Problem description: Nothing but a number belongs in the answer: how many lines of the records below contain the string "after".

Data supplied Block Start

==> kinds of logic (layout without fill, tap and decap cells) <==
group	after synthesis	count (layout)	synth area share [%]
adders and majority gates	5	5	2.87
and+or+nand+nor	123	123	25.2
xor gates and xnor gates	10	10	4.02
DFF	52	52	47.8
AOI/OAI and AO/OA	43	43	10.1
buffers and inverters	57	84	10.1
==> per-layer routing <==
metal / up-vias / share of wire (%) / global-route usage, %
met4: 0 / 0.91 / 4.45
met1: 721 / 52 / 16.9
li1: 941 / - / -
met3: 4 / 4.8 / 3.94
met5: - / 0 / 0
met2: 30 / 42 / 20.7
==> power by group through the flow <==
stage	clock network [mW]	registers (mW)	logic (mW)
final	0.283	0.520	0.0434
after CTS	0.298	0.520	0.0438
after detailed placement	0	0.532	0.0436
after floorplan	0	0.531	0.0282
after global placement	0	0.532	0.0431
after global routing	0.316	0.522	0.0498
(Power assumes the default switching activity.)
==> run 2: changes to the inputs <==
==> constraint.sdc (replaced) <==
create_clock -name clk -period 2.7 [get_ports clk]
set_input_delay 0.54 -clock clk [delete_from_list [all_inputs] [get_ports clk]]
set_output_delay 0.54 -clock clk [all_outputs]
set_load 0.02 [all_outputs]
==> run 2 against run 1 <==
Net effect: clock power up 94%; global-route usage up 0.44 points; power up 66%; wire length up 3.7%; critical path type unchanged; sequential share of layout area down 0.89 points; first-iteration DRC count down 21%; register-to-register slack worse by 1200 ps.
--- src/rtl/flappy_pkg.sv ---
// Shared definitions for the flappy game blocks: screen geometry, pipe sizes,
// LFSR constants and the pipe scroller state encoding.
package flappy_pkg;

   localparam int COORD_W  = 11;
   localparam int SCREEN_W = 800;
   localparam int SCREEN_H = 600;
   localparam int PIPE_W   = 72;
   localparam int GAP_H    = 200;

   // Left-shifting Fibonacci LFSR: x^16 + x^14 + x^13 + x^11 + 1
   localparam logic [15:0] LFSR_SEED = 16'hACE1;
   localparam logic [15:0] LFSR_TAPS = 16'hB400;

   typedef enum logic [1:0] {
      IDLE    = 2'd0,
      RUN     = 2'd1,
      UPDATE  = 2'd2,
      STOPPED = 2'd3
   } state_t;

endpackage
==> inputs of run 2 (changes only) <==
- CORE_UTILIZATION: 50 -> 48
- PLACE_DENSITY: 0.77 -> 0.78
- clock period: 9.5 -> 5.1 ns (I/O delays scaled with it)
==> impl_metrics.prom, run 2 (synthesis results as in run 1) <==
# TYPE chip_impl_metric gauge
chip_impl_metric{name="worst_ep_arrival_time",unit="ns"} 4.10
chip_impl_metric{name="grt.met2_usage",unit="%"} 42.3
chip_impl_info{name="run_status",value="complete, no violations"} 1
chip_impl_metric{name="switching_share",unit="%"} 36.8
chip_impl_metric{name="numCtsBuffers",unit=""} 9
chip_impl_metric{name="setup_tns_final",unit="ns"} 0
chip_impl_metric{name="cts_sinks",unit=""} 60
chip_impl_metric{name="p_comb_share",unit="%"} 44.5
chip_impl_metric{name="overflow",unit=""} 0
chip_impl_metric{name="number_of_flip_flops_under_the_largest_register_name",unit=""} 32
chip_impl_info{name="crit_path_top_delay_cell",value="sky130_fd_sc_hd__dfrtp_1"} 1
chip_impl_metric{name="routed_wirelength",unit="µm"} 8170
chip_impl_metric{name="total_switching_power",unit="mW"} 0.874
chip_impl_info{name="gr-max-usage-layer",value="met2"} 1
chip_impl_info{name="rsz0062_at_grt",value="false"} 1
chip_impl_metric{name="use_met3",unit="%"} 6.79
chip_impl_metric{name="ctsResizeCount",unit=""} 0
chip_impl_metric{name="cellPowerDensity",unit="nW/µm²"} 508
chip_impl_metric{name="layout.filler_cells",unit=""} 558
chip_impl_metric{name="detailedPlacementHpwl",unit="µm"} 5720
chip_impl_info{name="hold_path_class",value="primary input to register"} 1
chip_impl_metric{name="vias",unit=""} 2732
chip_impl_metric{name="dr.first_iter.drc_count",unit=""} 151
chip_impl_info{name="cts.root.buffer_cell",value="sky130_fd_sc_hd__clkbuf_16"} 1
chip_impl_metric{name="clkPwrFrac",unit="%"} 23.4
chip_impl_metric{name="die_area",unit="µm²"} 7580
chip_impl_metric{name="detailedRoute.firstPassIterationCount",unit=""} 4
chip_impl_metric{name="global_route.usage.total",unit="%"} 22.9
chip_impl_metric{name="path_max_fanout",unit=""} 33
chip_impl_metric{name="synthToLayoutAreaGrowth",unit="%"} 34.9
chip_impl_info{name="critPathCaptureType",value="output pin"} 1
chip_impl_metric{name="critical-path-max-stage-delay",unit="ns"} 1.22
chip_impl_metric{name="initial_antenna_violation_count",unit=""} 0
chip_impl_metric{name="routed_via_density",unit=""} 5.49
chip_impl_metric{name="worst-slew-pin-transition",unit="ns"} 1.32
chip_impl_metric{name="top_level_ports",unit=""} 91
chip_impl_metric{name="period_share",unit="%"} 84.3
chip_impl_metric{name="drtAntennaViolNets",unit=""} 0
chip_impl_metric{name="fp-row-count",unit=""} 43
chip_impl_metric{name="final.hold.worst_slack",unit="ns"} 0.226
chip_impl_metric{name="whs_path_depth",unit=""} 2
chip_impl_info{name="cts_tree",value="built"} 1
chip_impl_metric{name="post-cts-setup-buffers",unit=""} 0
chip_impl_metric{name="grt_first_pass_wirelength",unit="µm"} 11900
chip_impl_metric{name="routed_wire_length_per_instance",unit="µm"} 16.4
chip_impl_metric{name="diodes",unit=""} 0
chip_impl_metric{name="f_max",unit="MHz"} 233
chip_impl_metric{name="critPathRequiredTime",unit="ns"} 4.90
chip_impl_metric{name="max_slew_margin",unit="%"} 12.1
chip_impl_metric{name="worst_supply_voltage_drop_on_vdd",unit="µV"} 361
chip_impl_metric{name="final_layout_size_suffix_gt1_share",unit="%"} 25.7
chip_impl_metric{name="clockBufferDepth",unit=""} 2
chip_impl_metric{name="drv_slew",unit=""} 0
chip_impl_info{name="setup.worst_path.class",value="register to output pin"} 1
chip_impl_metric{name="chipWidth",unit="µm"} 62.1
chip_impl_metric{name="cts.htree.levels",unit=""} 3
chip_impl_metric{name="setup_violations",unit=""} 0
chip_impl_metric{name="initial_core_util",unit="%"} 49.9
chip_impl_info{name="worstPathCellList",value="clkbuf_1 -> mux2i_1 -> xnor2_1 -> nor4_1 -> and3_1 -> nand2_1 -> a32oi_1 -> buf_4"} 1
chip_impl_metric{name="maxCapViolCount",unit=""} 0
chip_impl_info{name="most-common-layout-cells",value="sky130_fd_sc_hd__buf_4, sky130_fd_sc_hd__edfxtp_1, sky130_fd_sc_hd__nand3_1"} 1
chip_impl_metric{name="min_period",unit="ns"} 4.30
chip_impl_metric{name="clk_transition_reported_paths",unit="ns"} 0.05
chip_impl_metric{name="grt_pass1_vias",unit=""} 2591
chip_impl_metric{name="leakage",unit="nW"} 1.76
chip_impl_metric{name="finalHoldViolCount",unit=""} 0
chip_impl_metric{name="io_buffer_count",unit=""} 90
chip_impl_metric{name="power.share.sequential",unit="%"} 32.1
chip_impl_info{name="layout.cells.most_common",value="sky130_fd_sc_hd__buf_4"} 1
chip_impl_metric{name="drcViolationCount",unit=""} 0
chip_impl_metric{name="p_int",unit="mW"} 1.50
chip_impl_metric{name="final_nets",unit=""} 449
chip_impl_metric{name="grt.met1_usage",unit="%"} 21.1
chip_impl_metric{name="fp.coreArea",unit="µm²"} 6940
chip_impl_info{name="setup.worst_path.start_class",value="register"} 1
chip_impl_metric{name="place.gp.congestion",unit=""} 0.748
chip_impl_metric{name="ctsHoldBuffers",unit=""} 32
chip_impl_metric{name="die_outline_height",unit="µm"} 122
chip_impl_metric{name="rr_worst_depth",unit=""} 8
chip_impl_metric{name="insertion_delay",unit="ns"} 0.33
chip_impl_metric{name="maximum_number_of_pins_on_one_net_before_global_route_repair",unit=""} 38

Data supplied Block End

Task result: 6